# putty: connection refused

## samsungNC10user

Hallo

ich kann plötztlich nicht mehr auf meinen netbook mit ssh einloggen.

Habe mal kabel rausgezogen und danach ging es nicht mehr, internet und dhcp laufen jedoch ganz normal auf dem netbook.

Finde gerade leider kein Manual für mein Problem xD

Das erste mal geschafft Gentoo + KDE zu installieren, weiss also noch nciht so viel.

----------

## Max Steel

Möglicherweiße ist einfach dein sshd gecrasht, oder er hat das binding auf deine LAN-Schnittstelle verloren.
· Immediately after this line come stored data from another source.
What follows belongs to an exercise in optimizing a design on an open flow for small area, a short achievable clock period and few clock cycles; a production flow would make more cautious choices. The RTL was checked by simulation tests, not by an equivalence proof against the original design.

[flow/design.v]
module css_t1 (
    input  wire [7:0] a,
    output wire [7:0] t1
);
    wire x07 = a[7] ^ (a[5] | a[4]);
    wire x11 = a[1] & a[0];
    wire x12 = a[2] ^ x11;
    wire x14 = a[6] ^ (a[5] & a[4]);
    wire x18 = a[3] ^ x11;
    wire x21 = a[5] & ~a[4];
    assign t1[0] = ~x18;
    assign t1[1] = ~x14;
    assign t1[2] = (~a[5] | (t1[0] & (~a[6] | a[4]))) & (a[6] | x18 | x21);
    assign t1[3] = (a[3] | x14) ^ (a[1] & (~a[0] | x14));
    assign t1[4] = ~x12;
    assign t1[5] = ~x07;
    assign t1[6] = (a[2] | x07) ^ (a[0] & (~a[1] | x07));
    assign t1[7] = (t1[4] | a[7] | x21) & (~a[7] | ~a[5] | a[4]) & (a[4] | x12);
endmodule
Zur Not einfach neustarten  :Wink: 

----------

## samsungNC10user

 *Quote:*   

> /etc/init.d/sshd start
> 
>  * Bringing up interface eth0
> 
>  *   dhcp ...
> ...

 

also schon mal kein firewall problem...

gibt bestimmt eine simple lösung, ich kenns halt nich xD

voll nervig auf der netbook tastatur zu tippen  :Sad: 

----------

## Max Steel

In diesem Fall mach einfach mal folgendes:

/etc/init.d/net.eth0 stop

kill -9 $(cat /var/run/dhcpcd-eth0.pid)

rm /var/run/dhcpcd-eth0.pid

rc

Für Netbooks empfehle ich gerne die Einrichtung von ifplugd (im Normalfall reicht installieren), da man ja nicht ungebunden sein möchte, wenn man schon ein Netbook besitzt.
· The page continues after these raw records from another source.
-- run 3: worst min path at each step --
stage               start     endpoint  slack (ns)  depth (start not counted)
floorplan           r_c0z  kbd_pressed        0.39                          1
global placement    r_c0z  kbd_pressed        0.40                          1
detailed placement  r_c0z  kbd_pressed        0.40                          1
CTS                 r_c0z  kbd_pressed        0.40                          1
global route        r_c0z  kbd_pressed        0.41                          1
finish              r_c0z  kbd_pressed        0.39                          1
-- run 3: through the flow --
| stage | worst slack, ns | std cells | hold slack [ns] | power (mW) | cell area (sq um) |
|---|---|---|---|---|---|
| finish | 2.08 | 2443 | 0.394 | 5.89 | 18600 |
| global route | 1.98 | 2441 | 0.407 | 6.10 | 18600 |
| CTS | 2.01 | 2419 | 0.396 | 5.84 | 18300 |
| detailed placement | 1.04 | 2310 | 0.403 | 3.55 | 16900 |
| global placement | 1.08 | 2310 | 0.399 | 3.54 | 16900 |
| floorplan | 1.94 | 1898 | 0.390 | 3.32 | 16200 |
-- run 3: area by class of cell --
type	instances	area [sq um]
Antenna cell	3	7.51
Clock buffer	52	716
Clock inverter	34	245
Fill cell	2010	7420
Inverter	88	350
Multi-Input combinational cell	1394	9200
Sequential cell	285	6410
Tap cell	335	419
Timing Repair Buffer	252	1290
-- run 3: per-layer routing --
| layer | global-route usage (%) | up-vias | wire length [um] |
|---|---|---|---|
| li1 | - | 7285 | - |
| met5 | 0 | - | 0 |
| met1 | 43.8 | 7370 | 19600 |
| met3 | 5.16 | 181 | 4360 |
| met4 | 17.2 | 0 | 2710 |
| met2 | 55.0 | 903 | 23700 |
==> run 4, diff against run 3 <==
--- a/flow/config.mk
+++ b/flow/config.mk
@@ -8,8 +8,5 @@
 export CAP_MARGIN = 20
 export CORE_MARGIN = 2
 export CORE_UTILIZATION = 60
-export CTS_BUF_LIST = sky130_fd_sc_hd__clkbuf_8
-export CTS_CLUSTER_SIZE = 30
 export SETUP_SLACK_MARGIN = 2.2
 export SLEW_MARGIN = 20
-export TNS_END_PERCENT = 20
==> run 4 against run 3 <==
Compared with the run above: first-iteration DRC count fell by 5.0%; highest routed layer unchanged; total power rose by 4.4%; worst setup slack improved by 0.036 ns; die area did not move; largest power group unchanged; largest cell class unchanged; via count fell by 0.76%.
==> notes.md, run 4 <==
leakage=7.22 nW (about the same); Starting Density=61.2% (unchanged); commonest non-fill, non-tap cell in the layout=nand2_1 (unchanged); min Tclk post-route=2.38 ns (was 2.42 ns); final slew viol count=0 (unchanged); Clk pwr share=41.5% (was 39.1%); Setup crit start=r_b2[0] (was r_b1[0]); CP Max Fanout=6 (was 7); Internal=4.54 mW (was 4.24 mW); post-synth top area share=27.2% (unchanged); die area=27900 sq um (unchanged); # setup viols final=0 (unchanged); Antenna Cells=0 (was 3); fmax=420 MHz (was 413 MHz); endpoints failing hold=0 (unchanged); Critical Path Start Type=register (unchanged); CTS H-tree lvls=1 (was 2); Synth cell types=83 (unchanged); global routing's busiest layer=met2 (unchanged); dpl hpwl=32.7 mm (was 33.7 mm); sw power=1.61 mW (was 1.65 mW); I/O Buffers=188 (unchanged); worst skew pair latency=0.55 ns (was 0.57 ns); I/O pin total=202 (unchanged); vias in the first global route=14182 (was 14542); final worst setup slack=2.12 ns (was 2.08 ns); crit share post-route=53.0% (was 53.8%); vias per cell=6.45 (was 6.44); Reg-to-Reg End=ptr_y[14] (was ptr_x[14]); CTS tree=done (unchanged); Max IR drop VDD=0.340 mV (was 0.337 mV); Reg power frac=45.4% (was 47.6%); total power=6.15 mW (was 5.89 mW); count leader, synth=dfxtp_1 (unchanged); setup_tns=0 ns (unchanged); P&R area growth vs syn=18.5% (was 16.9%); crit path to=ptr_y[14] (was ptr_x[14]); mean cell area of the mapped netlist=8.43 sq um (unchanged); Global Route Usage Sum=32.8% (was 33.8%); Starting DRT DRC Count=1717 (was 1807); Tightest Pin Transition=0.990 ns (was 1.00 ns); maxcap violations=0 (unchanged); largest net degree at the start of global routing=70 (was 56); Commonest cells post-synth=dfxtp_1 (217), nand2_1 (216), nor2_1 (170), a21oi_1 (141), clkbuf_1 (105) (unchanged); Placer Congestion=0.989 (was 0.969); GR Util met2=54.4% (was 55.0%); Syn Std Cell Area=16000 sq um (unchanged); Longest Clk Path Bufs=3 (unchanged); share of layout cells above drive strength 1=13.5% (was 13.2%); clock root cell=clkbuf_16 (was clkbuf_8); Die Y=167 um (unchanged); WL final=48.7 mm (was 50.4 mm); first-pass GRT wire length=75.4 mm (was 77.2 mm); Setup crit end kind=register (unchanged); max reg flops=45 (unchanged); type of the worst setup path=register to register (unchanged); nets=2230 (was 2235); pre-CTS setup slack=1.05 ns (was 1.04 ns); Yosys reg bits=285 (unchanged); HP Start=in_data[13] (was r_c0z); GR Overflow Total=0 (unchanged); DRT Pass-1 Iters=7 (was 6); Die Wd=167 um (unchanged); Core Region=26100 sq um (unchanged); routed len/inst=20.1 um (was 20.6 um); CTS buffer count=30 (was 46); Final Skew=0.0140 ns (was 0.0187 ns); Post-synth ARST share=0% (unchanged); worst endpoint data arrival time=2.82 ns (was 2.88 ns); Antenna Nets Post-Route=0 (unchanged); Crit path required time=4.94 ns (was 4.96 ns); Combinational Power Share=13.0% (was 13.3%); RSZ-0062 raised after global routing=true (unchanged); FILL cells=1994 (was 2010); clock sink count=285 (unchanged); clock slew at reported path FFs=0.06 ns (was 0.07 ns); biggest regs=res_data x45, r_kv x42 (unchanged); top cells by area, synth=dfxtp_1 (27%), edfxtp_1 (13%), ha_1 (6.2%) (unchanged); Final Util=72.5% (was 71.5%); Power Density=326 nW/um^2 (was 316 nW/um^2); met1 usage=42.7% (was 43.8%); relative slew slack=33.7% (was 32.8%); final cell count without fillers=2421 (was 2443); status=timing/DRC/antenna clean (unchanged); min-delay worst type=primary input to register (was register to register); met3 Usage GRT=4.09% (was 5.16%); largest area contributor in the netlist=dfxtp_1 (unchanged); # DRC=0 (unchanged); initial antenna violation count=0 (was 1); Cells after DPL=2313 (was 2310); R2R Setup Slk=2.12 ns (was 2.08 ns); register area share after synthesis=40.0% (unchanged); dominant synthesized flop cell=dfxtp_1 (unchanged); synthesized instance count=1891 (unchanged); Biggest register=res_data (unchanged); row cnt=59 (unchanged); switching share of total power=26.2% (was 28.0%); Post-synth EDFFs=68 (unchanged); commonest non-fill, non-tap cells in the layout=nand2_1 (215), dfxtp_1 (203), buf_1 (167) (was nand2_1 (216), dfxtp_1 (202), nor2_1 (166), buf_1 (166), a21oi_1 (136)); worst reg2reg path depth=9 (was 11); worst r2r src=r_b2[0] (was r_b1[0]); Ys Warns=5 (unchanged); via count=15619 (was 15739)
Für den Gebrauch unterwegs würde allerdings auch der NetworkManager gute Dienste tun.

----------

## samsungNC10user

 *Max Steel wrote:*   

> In diesem Fall mach einfach mal folgendes:
> 
> /etc/init.d/net.eth0 stop
> 
> kill -9 $(cat /var/run/dhcpcd-eth0.pid)
> ...

 

super es geht jetzt wieder alles :>

danke!

----------

## samsungNC10user

mit wicd gibt es dieses problem garnicht

----------